Quello zoo a cielo aperto chiamato Roma

Marco Morello

Un tempo c’erano gli zoosafari. Intere famigliole in trasferta, con corredo di bambini festanti e increduli sul sedile posteriore, potevano ammirare e fotografare frotte di animali immersi nel loro ambiente naturale. Oggi invece non c’è più bisogno di prendere la macchina e partire, la fauna selvatica si corre il rischio di trovarsela proprio dietro casa. Con il passare degli anni Roma, oltre ad assumere le caratteristiche di una città multietnica e multiculturale, sta diventando anche «multianimale». Ad abitarla non sono soltanto gatti, cani e affini, ma anche pitoni, cormorani e struzzi.

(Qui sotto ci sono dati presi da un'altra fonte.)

File: config.mk
export PLATFORM = sky130hd
export DESIGN_NAME = utf8_scan_indexer_core_flat
export DESIGN_NICKNAME = d
export VERILOG_FILES = /design/src/rtl/core/usi_pkg.sv /design/src/rtl/core/usi_req_if.sv /design/src/rtl/core/usi_rsp_if.sv /design/src/rtl/core/usi_rec_fifo.sv /design/src/rtl/core/utf8_scan_indexer_core.sv /design/src/flat_wrapper.sv
export SDC_FILE = /design/constraint.sdc
export NUM_CORES = 1
export LEC_CHECK = 0
export BUFFER_PORTS_ARGS = -buffer_cell sky130_fd_sc_hd__clkbuf_2
export CORE_MARGIN = 5
export CORE_UTILIZATION = 25
export DETAILED_ROUTE_END_ITERATION = 10
export HOLD_SLACK_MARGIN = 0.03
export SLEW_MARGIN = 10
export SYNTH_ARGS = -nofsm -noshare
export SYNTH_HDL_FRONTEND = slang
export SYNTH_SLANG_ARGS = --single-unit
File: constraint.sdc
create_clock -name clock -period 13.05 [get_ports clock]
set_input_delay 3.2625 -clock clock [delete_from_list [all_inputs] [get_ports clock]]
set_output_delay 3.2625 -clock clock [all_outputs]
set_load 0.005 [all_outputs]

Di questo passo le tigri a zonzo in una via della Capitale, che tanta sorpresa hanno destato ai protagonisti della scena finale dell’ultimo film di Roberto Benigni, potrebbero diventare un’abitudine.

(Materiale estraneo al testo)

## src/sv/sag_pkg.sv

```systemverilog
package sag_pkg;

    localparam int ANGLE_FRAC_BITS = 12;

    // pi and band constants in 2^-12 rad
    localparam logic signed [17:0] PI_U     = 18'sd12868;
    localparam logic signed [17:0] HALF_PI  = 18'sd6434;
    localparam logic signed [17:0] TWO_PI   = 18'sd25736;
    localparam logic [13:0] MID_37 = 14'd2645;
    localparam logic [13:0] MID_60 = 14'd4289;
    localparam logic [13:0] MID_75 = 14'd5362;
    localparam logic [13:0] MID_95 = 14'd6791;

    localparam logic [15:0] W_LOBE_10  = 16'd23468;
    localparam logic [15:0] W_LOBE_7P5 = 16'd31291;
    localparam logic [15:0] W_LOBE_5   = 16'd46937;

    localparam logic signed [18:0] OUT_OF_BEAM  = -19'sd256000;
    localparam logic signed [18:0] NO_BAND_GAIN = -19'sd6400;
    localparam logic [10:0] DB6 = 11'd1536;

    localparam logic [2:0] REG_V_MAX  = 3'd0;
    localparam logic [2:0] REG_V_INV  = 3'd1;
    localparam logic [2:0] REG_TILT   = 3'd2;
    localparam logic [2:0] REG_H_MAX  = 3'd3;
    localparam logic [2:0] REG_H_INV  = 3'd4;
    localparam logic [2:0] REG_AZ     = 3'd5;
    localparam logic [2:0] REG_PEAK   = 3'd6;
    localparam logic [2:0] REG_DUAL   = 3'd7;

    typedef struct packed {
        logic [13:0]        elev_angle;
        logic signed [15:0] azim_angle;
    } sag_in_t;

    typedef struct packed {
        logic signed [18:0] gain_out;
        logic               zero_point;
    } sag_out_t;

    // multiplier operand select
    typedef enum logic [1:0] {
        OP_V  = 2'd0,
        OP_H  = 2'd1,
        OP_L  = 2'd2
    } sag_op_t;

    typedef struct packed {
        logic    load;
        logic    mul_ratio;
        logic    mul_sq;
        sag_op_t op;
        logic    finish;
    } sag_cmd_t;

    typedef struct packed {
        logic out_of_beam;
        logic no_band;
    } sag_stat_t;

    // x wrapped into (-pi, pi]; a difference of two 16-bit angles spans under three turns
    function automatic logic signed [17:0] wrap(input logic signed [18:0] x);
        logic signed [18:0] y;
        y = x;
        if (y <= -PI_U) y = y + TWO_PI;
        if (y <= -PI_U) y = y + TWO_PI;
        if (y <= -PI_U) y = y + TWO_PI;
        if (y > PI_U) y = y - TWO_PI;
        if (y > PI_U) y = y - TWO_PI;
        if (y > PI_U) y = y - TWO_PI;
        return y[17:0];
    endfunction

    // strict band tests on theta; bounds are in 2^-12 rad, matching t*180*2^20 vs deg*pi_q32
    function automatic logic in_band(input logic [13:0] t, input logic [13:0] lo,
                                     input logic [13:0] hi);
        return (t > lo) && (t < hi);
    endfunction

endpackage

```

## src/sv/sag_ctrl.sv

```systemverilog
module sag_ctrl
    import sag_pkg::*;
(
    input  logic      clk,
    input  logic      rst_n,
    input  logic      in_valid,
    output logic      in_ready,
    output logic      out_valid,
    input  logic      out_ready,
    input  sag_stat_t stat,
    output sag_cmd_t  cmd
);
    typedef enum logic [7:0] {
        S_IDLE = 8'b00000001,
        S_RV   = 8'b00000010,
        S_SV   = 8'b00000100,
        S_RH   = 8'b00001000,
        S_SH   = 8'b00010000,
        S_RL   = 8'b00100000,
        S_SL   = 8'b01000000,
        S_FIN  = 8'b10000000
    } state_t;

    state_t state_reg, state_next;
    logic   out_valid_reg, out_valid_next;

    assign in_ready  = (state_reg == S_IDLE);
    assign out_valid = out_valid_reg;

    always_comb
    begin
        state_next     = state_reg;
        out_valid_next = out_valid_reg && !out_ready;
        cmd            = '0;
        cmd.op         = OP_V;
        case (state_reg)
            S_IDLE:
            begin
                if (in_valid && in_ready)
                begin
                    cmd.load   = 1'b1;
                    state_next = S_RV;
                end
            end
            S_RV:
            begin
                cmd.mul_ratio = 1'b1; cmd.op = OP_V; state_next = S_SV;
            end
            S_SV:
            begin
                cmd.mul_sq = 1'b1; cmd.op = OP_V; state_next = S_RH;
            end
            S_RH:
            begin
                cmd.mul_ratio = 1'b1; cmd.op = OP_H; state_next = S_SH;
            end
            S_SH:
            begin
                cmd.mul_sq = 1'b1; cmd.op = OP_H;
                state_next = (stat.out_of_beam || stat.no_band) ? S_FIN : S_RL;
            end
            S_RL:
            begin
                cmd.mul_ratio = 1'b1; cmd.op = OP_L; state_next = S_SL;
            end
            S_SL:
            begin
                cmd.mul_sq = 1'b1; cmd.op = OP_L; state_next = S_FIN;
            end
            S_FIN:
            begin
                // wait here while the previous result is still held
                if (!out_valid_reg || out_ready)
                begin
                    cmd.finish     = 1'b1;
                    out_valid_next = 1'b1;
                    state_next     = S_IDLE;
                end
            end
            default: state_next = S_IDLE;
        endcase
    end

    always_ff @(posedge clk or negedge rst_n)
    begin
        if (!rst_n)
        begin
            state_reg     <= S_IDLE;
            out_valid_reg <= 1'b0;
        end
        else
        begin
            state_reg     <= state_next;
            out_valid_reg <= out_valid_next;
        end
    end
endmodule

```

## src/sv/sag_dp.sv

```systemverilog
module sag_dp
    import sag_pkg::*;
(
    input  logic        clk,
    input  logic        rst_n,
    input  logic        cfg_we,
    input  logic [2:0]  cfg_addr,
    input  logic [15:0] cfg_data,
    input  sag_in_t     req,
    input  sag_cmd_t    cmd,
    output sag_stat_t   stat,
    output sag_out_t    rsp
);
    logic [14:0]        v_max_reg, h_max_reg;
    logic [15:0]        v_inv_reg, h_inv_reg;
    logic signed [15:0] tilt_reg, az_reg;
    logic signed [14:0] peak_reg;
    logic               dual_reg;

    logic [15:0] lobe_w_reg;
    logic        lobe_half_reg, zero_reg;

    logic signed [17:0] th_reg, ph_reg, th2_reg;
    logic               band_half_reg, band_upd_reg, no_band_reg;
    logic [15:0]        band_w_reg;
    logic               oob_reg;
    logic [19:0]        r_reg;
    logic               sat_reg;
    logic [15:0]        av_reg, ah_reg;
    logic signed [16:0] a2_reg;
    logic signed [18:0] gain_reg;
    logic               zp_reg;

    // load: angles and band decode
    logic [13:0] t;
    logic        b1, b2, b3, b4;
    assign t  = req.elev_angle;
    assign b1 = in_band(t, 14'd2144, 14'd3217);
    assign b2 = in_band(t, 14'd3931, 14'd4647);
    assign b3 = in_band(t, 14'd5004, 14'd5720);
    assign b4 = in_band(t, 14'd6076, 14'd7507);

    // shared multipliers
    logic [16:0] ang_abs;
    logic [15:0] inv_sel;
    logic [32:0] prod_r;
    logic [39:0] prod_s;
    logic [14:0] cap_sel;
    logic        half_sel;
    logic [50:0] sq3;
    logic [50:0] sq_full;
    logic [18:0] sq_rnd;
    logic [15:0] sq_val;
    logic [16:0] lim;

    always_comb
    begin
        case (cmd.op)
            OP_H:    begin ang_abs = ph_reg[17] ? 17'(-ph_reg) : ph_reg[16:0];
                           inv_sel = h_inv_reg; end
            OP_L:    begin ang_abs = th2_reg[17] ? 17'(-th2_reg) : th2_reg[16:0];
                           inv_sel = lobe_w_reg; end
            default: begin ang_abs = th_reg[17] ? 17'(-th_reg) : th_reg[16:0];
                           inv_sel = v_inv_reg; end
        endcase
        prod_r   = 33'(ang_abs) * 33'(inv_sel);
        half_sel = (cmd.op == OP_L) && lobe_half_reg;
        cap_sel  = (cmd.op == OP_H) ? h_max_reg : v_max_reg;
        lim      = half_sel ? 17'(cap_sel) + 17'(DB6) : 17'(cap_sel);
        prod_s   = 40'(r_reg) * 40'(r_reg);
        // r^2 * 3072 (12 dB) or * 1536 (6 dB)
        sq3      = 51'(prod_s) + (51'(prod_s) << 1);
        sq_full  = half_sel ? (sq3 << 9) : (sq3 << 10);
        sq_rnd   = 19'((sq_full + (51'd1 << 31)) >> 32);
        if (sat_reg || (sq_rnd > 19'(lim)))
            sq_val = 16'(lim);
        else
            sq_val = 16'(sq_rnd);
    end

    assign stat.out_of_beam = oob_reg;
    assign stat.no_band     = no_band_reg;
    assign rsp.gain_out     = gain_reg;
    assign rsp.zero_point   = zp_reg;

    // the half-slope lobe can give a negative attenuation
    logic signed [17:0] av_min;
    logic signed [17:0] tot;
    assign av_min = (a2_reg < $signed({1'b0, av_reg})) ? 18'(a2_reg) :
                    $signed({2'b0, av_reg});
    assign tot    = (dual_reg ? av_min : $signed({2'b0, av_reg})) +
                    $signed({2'b0, ah_reg});

    always_ff @(posedge clk or negedge rst_n)
    begin
        if (!rst_n)
        begin
            v_max_reg <= 15'd7680; v_inv_reg <= 16'd9387; tilt_reg <= 16'sd715;
            h_max_reg <= 15'd6400; h_inv_reg <= 16'd3911; az_reg <= '0;
            peak_reg <= '0; dual_reg <= 1'b1;
            lobe_w_reg <= W_LOBE_10; lobe_half_reg <= 1'b0; zero_reg <= 1'b0;
        end
        else
        begin
            if (cfg_we)
            begin
                case (cfg_addr)
                    REG_V_MAX: v_max_reg <= cfg_data[14:0];
                    REG_V_INV: v_inv_reg <= cfg_data;
                    REG_TILT:  tilt_reg  <= cfg_data;
                    REG_H_MAX: h_max_reg <= cfg_data[14:0];
                    REG_H_INV: h_inv_reg <= cfg_data;
                    REG_AZ:    az_reg    <= cfg_data;
                    REG_PEAK:  peak_reg  <= cfg_data[14:0];
                    REG_DUAL:  dual_reg  <= cfg_data[0];
                    default: ;
                endcase
            end
            if (cmd.mul_sq && cmd.op == OP_H && !oob_reg && dual_reg)
            begin
                zero_reg <= no_band_reg;
                if (band_upd_reg)
                begin
                    lobe_w_reg    <= band_w_reg;
                    lobe_half_reg <= band_half_reg;
                end
            end
        end
    end

    always_ff @(posedge clk)
    begin
        if (cmd.load)
        begin
            th_reg  <= wrap(19'($signed({1'b0, t})) - 19'(HALF_PI) - 19'(tilt_reg));
            ph_reg  <= wrap(19'(req.azim_angle) - 19'(az_reg));
            band_upd_reg  <= b1 || b2 || b3;
            band_half_reg <= 1'b1;
            band_w_reg    <= b1 ? W_LOBE_7P5 : W_LOBE_5;
            no_band_reg   <= !(b1 || b2 || b3 || b4);
            th2_reg <= wrap(19'($signed({1'b0, t})) -
                            19'($signed({1'b0, b1 ? MID_37 : b2 ? MID_60 :
                                                b3 ? MID_75 : MID_95})));
            oob_reg <= 1'b0;
        end
        if (cmd.mul_ratio)
        begin
            sat_reg <= prod_r >= (33'd8 << 24);
            r_reg   <= 20'((prod_r + 33'd128) >> 8);
            if (cmd.op == OP_H)
                oob_reg <= prod_r > (33'd1 << 24);
        end
        if (cmd.mul_sq)
        begin
            case (cmd.op)
                OP_V:    av_reg <= sq_val;
                OP_H:    begin
                             ah_reg <= sq_val;
                             if (!dual_reg) no_band_reg <= 1'b0;
                             a2_reg <= 17'sd32767;
                         end
                default: a2_reg <= lobe_half_reg ? 17'(sq_val) - 17'(DB6) : 17'(sq_val);
            endcase
        end
        if (cmd.finish)
        begin
            zp_reg <= zero_reg;
            if (oob_reg)
                gain_reg <= OUT_OF_BEAM;
            else if (no_band_reg)
                gain_reg <= NO_BAND_GAIN;
            else
                gain_reg <= 19'(peak_reg) -
                            19'((tot > $signed({3'b0, h_max_reg})) ?
                                $signed({3'b0, h_max_reg}) : tot);
        end
    end
endmodule

```

## src/sv/sector_antenna_gain_top.sv

```systemverilog
// Each accepted request steps the shared multipliers through the vertical, horizontal
// and lobe products, a ratio state and then a square state for each, and then the
// finish state; the lobe states are skipped when the direction is outside the
// horizontal beam or outside every dual-beam band. A new request is taken only in
// idle; a result held by out_ready stalls the next request in its final step.
// Reset (async, active low) loads register defaults, the 10 degree lobe
// and clears the zero-point flag.
module sector_antenna_gain_top
    import sag_pkg::*;
(
    input  logic        clk,
    input  logic        rst_n,
    input  logic        cfg_we,
    input  logic [2:0]  cfg_addr,
    input  logic [15:0] cfg_data,
    input  logic        in_valid,
    output logic        in_ready,
    input  sag_in_t     in_data,
    output logic        out_valid,
    input  logic        out_ready,
    output sag_out_t    out_data
);
    sag_cmd_t  cmd;
    sag_stat_t stat;

    sag_ctrl u_ctrl (
        .clk, .rst_n, .in_valid, .in_ready, .out_valid, .out_ready,
        .stat, .cmd
    );

    sag_dp u_dp (
        .clk, .rst_n, .cfg_we, .cfg_addr, .cfg_data,
        .req(in_data), .cmd, .stat, .rsp(out_data)
    );

    a_out_hold: assert property (@(posedge clk) disable iff (!rst_n)
        (out_valid && !out_ready) |=> (out_valid && $stable(out_data)))
        else $error("result dropped or changed while stalled");
    a_gain_range: assert property (@(posedge clk) disable iff (!rst_n)
        out_valid |-> (out_data.gain_out >= OUT_OF_BEAM))
        else $error("gain below range");
    a_cmd_excl: assert property (@(posedge clk) disable iff (!rst_n)
        !(cmd.mul_ratio && cmd.mul_sq)) else $error("multiplier conflict");
endmodule

```

## config.mk

```make
export PLATFORM = sky130hd
export DESIGN_NAME = sector_antenna_gain_top
export DESIGN_NICKNAME = d
export VERILOG_FILES = /design/src/sv/sag_pkg.sv /design/src/sv/sag_ctrl.sv /design/src/sv/sag_dp.sv /design/src/sv/sector_antenna_gain_top.sv
export SDC_FILE = /design/constraint.sdc
export NUM_CORES = 2
export LEC_CHECK = 0
export BUFFER_PORTS_ARGS = -buffer_cell sky130_fd_sc_hd__buf_2
export CELL_PAD_IN_SITES_DETAIL_PLACEMENT = 1
export CELL_PAD_IN_SITES_GLOBAL_PLACEMENT = 2
export CORE_MARGIN = 2
export CORE_UTILIZATION = 42
export CTS_BUF_LIST = sky130_fd_sc_hd__clkbuf_4
export DETAILED_ROUTE_END_ITERATION = 6
export PLACE_DENSITY_LB_ADDON = 0.12
export SETUP_SLACK_MARGIN = 0.2
export SLEW_MARGIN = 25
export SYNTH_ARGS = -nofsm -noshare
export SYNTH_HDL_FRONTEND = slang
export SYNTH_SLANG_ARGS = --single-unit
```

## constraint.sdc

```tcl
create_clock -name clk -period 19.5 [get_ports clk]
set_input_delay 0 -clock clk [delete_from_list [all_inputs] [get_ports clk]]
set_output_delay 0 -clock clk [all_outputs]
set_load 0.01 [all_outputs]
```

# Word level (Yosys, flattened, before mapping)
# Index checks and enable logic that the tools add are counted.
# word_totals
register_bits	300
word_cells	225
# classes
add_sub_neg	32
multipliers	2
magnitude_cmp	31
eq_ne	19
muxes	72
n_bitwise	1
reduce_logical	40
# ops
op	count
two-way mux 19 bit	31
adder 19 x 16 -> 19 bit (second input constant)	9
greater-than comparator 19 x 15 -> 1 bit (second input constant)	9
<= comparator 19 x 15 -> 1 bit (second input constant)	9
subtractor 19 x 16 -> 19 bit (second input constant)	6
two-way mux 18 bit	6
two-way mux 17 bit	5
case mux 17 bit (2 select lines)	2
case mux 8 bit (8 select lines)	1
subtractor 18 x 16 -> 18 bit (second input constant)	3
adder 51 x 32 -> 51 bit (second input constant)	1
two-way mux 51 bit	1
negation 17 bit	3
adder 40 x 41 -> 42 bit	1
less-than comparator 14 x 13 -> 1 bit (second input constant)	3
multiplier 20 x 20 -> 40 bit	1
greater-or-equal comparator 33 x 28 -> 1 bit (second input constant)	1
greater-than comparator 33 x 25 -> 1 bit (second input constant)	1
multiplier 17 x 16 -> 33 bit	1
two-way mux 16 bit	2
case mux 16 bit (2 select lines)	1
adder 28 x 8 -> 28 bit (second input constant)	1
greater-than comparator 14 x 12 -> 1 bit (second input constant)	2
greater-than comparator 14 x 13 -> 1 bit (second input constant)	2
other kinds (42)	95

# Logic depth before layout (Yosys ltp)
# logic_depth
ltp_word	23
mapped_depth	80
depth_no_buf	77

# Hierarchy
# A second synthesis with hierarchy kept.
# hier_totals
hier_cells	5688
hier_area_um2	49226.0
# by_module_without_submodules
mod	n_inst	cells_per_inst	area_each_um2	seq_area_each_um2
sag_dp	1	5639	48724.2	7422.1
sag_ctrl	1	49	501.7	226.5

# Worst setup path after synthesis
# Ideal clock, no wire load.
# synth_timing
kind	register -> register
from	register u_dp.r_reg[6]
to	register u_dp.a2_reg[13], data pin
setup_time_ps	254
arrival_ps	13405
t_required_ps	19246
path_slack_ps	5841
stages_incl_launch_ff	63
path_buffers	5
period_less_slack_ps	13659
path_cell_list	edfxtp_1 > clkbuf_1 > clkbuf_1 > nand2_1 > fa_1 > inv_1 > fa_1 > fa_1 > ha_1 > ha_1 > inv_1 > fa_1 > inv_1 > fa_1 > ha_1 > a21boi_0 > o21ai_0 > a21boi_0 > (+27 left out) > xnor2_1 > inv_1 > ha_1 > nand4_1 > o21ai_0 > a21oi_1 > o21bai_1 > or2_2 > clkbuf_1 > clkbuf_1 > buf_1 > mux2i_1 > ha_1 > nor2b_1 > and2_1 > nand2b_1 > a221o_1 > a21o_1
# synth_between
elab_chain_len	10
# synth_lines
element	line_no	text
start, declared	sag_dp.sv:27	logic [19:0] r_reg;
start signal, assigned	sag_dp.sv:149	r_reg <= 20'((prod_r + 33'd128) >> 8);
multiplier 20 x 20 -> 40 bit *	sag_dp.sv:70	prod_s = 40'(r_reg) * 40'(r_reg);
adder 40 x 41 -> 42 bit *	sag_dp.sv:72	sq3 = 51'(prod_s) + (51'(prod_s) << 1);
two-way mux 51 bit *	sag_dp.sv:73	sq_full = half_sel ? (sq3 << 9) : (sq3 << 10);
adder 51 x 32 -> 51 bit *	sag_dp.sv:74	sq_rnd = 19'((sq_full + (51'd1 << 31)) >> 32);
greater-than comparator 19 x 17 -> 1 bit	sag_dp.sv:75	if (sat_reg || (sq_rnd > 19'(lim)))
logical OR 1 bit	sag_dp.sv:75	
two-way mux 16 bit *	sag_dp.sv:75	
named net u_dp.sq_val[10]	sag_dp.sv:53	logic [15:0] sq_val;
subtractor 16 x 11 -> 17 bit *	sag_dp.sv:162	default: a2_reg <= lobe_half_reg ? 17'(sq_val) - 17'(DB6) : 17'(sq_val);
two-way mux 17 bit *	sag_dp.sv:162	
case mux 17 bit (2 select lines) *	sag_dp.sv:155	case (cmd.op)
end signal, assigned	sag_dp.sv:162	
end, declared	sag_dp.sv:30	logic signed [16:0] a2_reg;
# Mark *: on every way through the listed nets, which the timed path passes. The rest lies on a longest branch.
# A chain may end at the register's enable or synchronous reset.

# Worst setup path after layout
# layout_timing
from	register u_dp.r_reg[2]
to	register u_dp.a2_reg[15], data pin
# Same word-level chain as after synthesis.

==> metrics.cfg <==
[global_route]
grt_max_degree = 59
grt_pass1_vias = 43600
grt_util_all_layers_pct = 25.3
overflow = 0
antenna_found_initial = 6
grt_first_pass_wirelength_mm = 244

[placed_design]
io_buffer_count = 75
placed_cell_area_um2 = 51000
hpwl_mm = 123
globalplace.congestion = 0.857

[clock_tree]
cts_buffers = 79
h-tree-depth = 3
tritoncts = done
clockBufferDepth = 3
clk_pin_slew_ns = 0.07
insertion_delay_ns = 0.95
clock_tree.root_cell = clkbuf_4
cts_sinks = 275
cts_setup_buffers = 0

[detailed_routing]
drt-vias-per-instance = 5.61
routedWlPerCell_um = 20.7
first_iter_violations = 2066
wl_mm = 151
drtAntennaViolNets = 0
vias = 40900
dr.pass1.iters = 5
drcViolationCount = 0

[die]
dieArea_um2 = 119000
fp-row-count = 125
initial_core_util_pct = 42.2
ios = 76
die_h_um = 345
die_w_um = 345
core_region_area_um2 = 116000

[timing]
final_max_slew_viol_count = 0
fin_crit_ns = 15.79
final-hold-violation-count = 0
period_share_pct = 81.0
slew_headroom_pct = 31.6
finalSetupViolations = 0
finalSetupTns_ns = 0
tightest_slew_ns = 1.03
finalClockSkew_ns = 0.120
max_clock_freq_mhz = 63.3
rsz0062_at_grt = false

[yosys]
ys_warn_count = 0
synth.cell_area_um2 = 48900
synth_fa_ha_area_share_pct = 31.4
syn_nets = 6590
synth_cells = 5603
yosys.area.top_type_share_pct = 20.1
synth_area_leaders = fa_1 (20%), ha_1 (11%), edfxtp_1 (9.0%), inv_1 (5.8%), xnor2_1 (5.0%)
muxShareOfSynthArea_pct = 4.53
synth_seq_cells = 275
synth_edf_count = 147
synth_xor_area_share_pct = 7.23
async_flop_share_pct = 45.8
synth.largest_area_cell = fa_1
synth_simple_gate_area_share_pct = 16.6
yosysUniqueCellTypes = 132
synth_top_family_by_area = adder cells
syn_area_per_cell_um2 = 8.73
synth_compound_area_share_pct = 17.2
synth_flop_cell = edfxtp_1
yosysSeqAreaShare_pct = 15.6

[run]
cap_violations = 0

[setup_path]
cp-start-kind = register
crit_required_ns = 20.20
critPathMaxStageDelay_ns = 0.87
crit_path_frequent_cell = o21ai_0
slowest_stage = edfxtp_1
end_kind = register
path_max_fanout = 38
arrival_ns = 16.49
worst_r2r_path_depth = 58
crit_type = register to register

[min_path]
hold_path.class = primary input to register
worstHoldPathCells = 4

[final_layout]
drive_gt1_share_pct = 10.3
final_common_cell = inv_1
final_area_um2 = 52700
largest_register_ff_count = 20
nNetsFinal = 6679
areaGrowthSynthToFinish_pct = 7.73
final_cell_mix = inv_1 (754), nand2_1 (516), fa_1 (492), ha_1 (439), nor2_1 (337)

[status]
status = finished, final reports clean

layer usage:
metal	global-route usage [%]	up-vias	wire length, um	part of all wire [%]
met4	4.95	4	2480	1.6
met1	34.2	20700	69700	46
met3	2.34	144	4570	3.0
li1	-	19400	-	-
met5	0	-	27	0.018
met2	44.1	586	74000	49
layout make-up:
cell class / instances / area (um2)
Fill cell: 13800 / 63200
Multi-Input combinational cell: 4382 / 37700
Sequential cell: 275 / 7650
Inverter: 756 / 2840
Tap cell: 1524 / 1910
Timing Repair Buffer: 198 / 1450
Clock buffer: 117 / 878
Clock inverter: 31 / 265
Antenna cell: 4 / 10.0
cell usage after synthesis (all sizes together) (48+ instances only):
cell type,number
inv,756
nand2,517
fa,492
ha,441
nor2,341
xnor2,288
a21oi,285
o21ai,252
and2,164
clkbuf,147
edfxtp,147
mux2,136
nor3,110
xor2,103
dfrtp,93
nand3,93
nor2b,92
a21o,74
mux2i,68
nand2b,61
o211ai,56
a211oi,55
or3,51
o21a,48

La causa di questo fenomeno è da ricercarsi nella particolare conformazione territoriale della città, una vera e propria autostrada biologica. «Roma è l’esempio ideale di corridoio biologico - spiega Fulvio Fraticelli, direttore scientifico della Fondazione Bioparco - un canale che permette la presenza di specie differenti, soprattutto di quelle selvatiche. Può essere un tratto di terra, una corrente aerea con una direzione particolare o un fiume che sfocia nel mare. Il Tevere è un ottimo esempio, ecco perché molti uccelli passano per Roma». E così i cormorani, dopo essersi insediati tre anni fa nella zona della Magliana, hanno già raggiunto l’Isola Tiberina. E con loro gabbiani, colonie di cornacchie, cicogne nere nel laghetto dell’Eur o un picchio verde che per errore ha preso dimora a Villa Borghese e non riesce a riprodursi. Oltre alla natura anche l’uomo ci mette molto del suo: il caso recente dei tre pappagalli confiscati dalla Lav a un mendicante è comunque un’ulteriore traccia della facile reperibilità di pennuti esotici nei dintorni.
I volatili, comunque, sono soltanto la punta dell’iceberg di un quadro dalle molteplici sfumature. I rettili continuano a essere molto «gettonati» nelle segnalazioni che quotidianamente giungono al Centro recupero fauna selvatica. Pitoni, caimani, coccodrilli e persino un varano scappati da circhi e dalle cure dei loro padroni, o ancora peggio abbandonati, hanno disseminato il panico più di una volta. Immaginarsi la faccia basita di un povero passante che all’improvviso se ne vede parare uno davanti non può che far sorridere, ma nessuno probabilmente vorrebbe essere al suo posto. Alcuni episodi, poi, hanno del paradossale. Nel 2003 fu trovato un orsetto lavatore in via Po, mentre nel 1997 una iena è stata portata al guinzaglio a Villa Pamphili da una ragazza che l’aveva trovata in un cassonetto e l’aveva adottata scambiandola per un cucciolo di cane. Ma questo è niente se si pensa che la Polizia otto anni fa si è lanciata all’inseguimento di un cammello al Tuscolano e di uno struzzo a Boccea.
La presenza di una volpe paventata nei giorni scorsi a Piazza Cavour, quindi, non può scomporre minimamente il direttore scientifico del Bioparco. «È normale che nelle nostre zone si aggiri una volpe - precisa Fraticelli -. Ce ne sono alcune a Villa Ada, insieme ad esempio agli istrici. Inoltre la volpe mangia carne, frutta e piante, spesso abbandonati nei sacchetti di rifiuti accanto ai cassonetti dell’immondizia ed è golosa di topi, proprio come quelli di Piazza Cavour».

Quello che al Bioparco però si stanno augurando è che tra qualche anno non siano costretti a chiudere i battenti. Se la tendenza dovesse mantenersi costante, la concorrenza gratuita dell’intera Roma, capace di ospitare una fauna tanto variegata, rischierebbe di essere imbattibile anche per loro.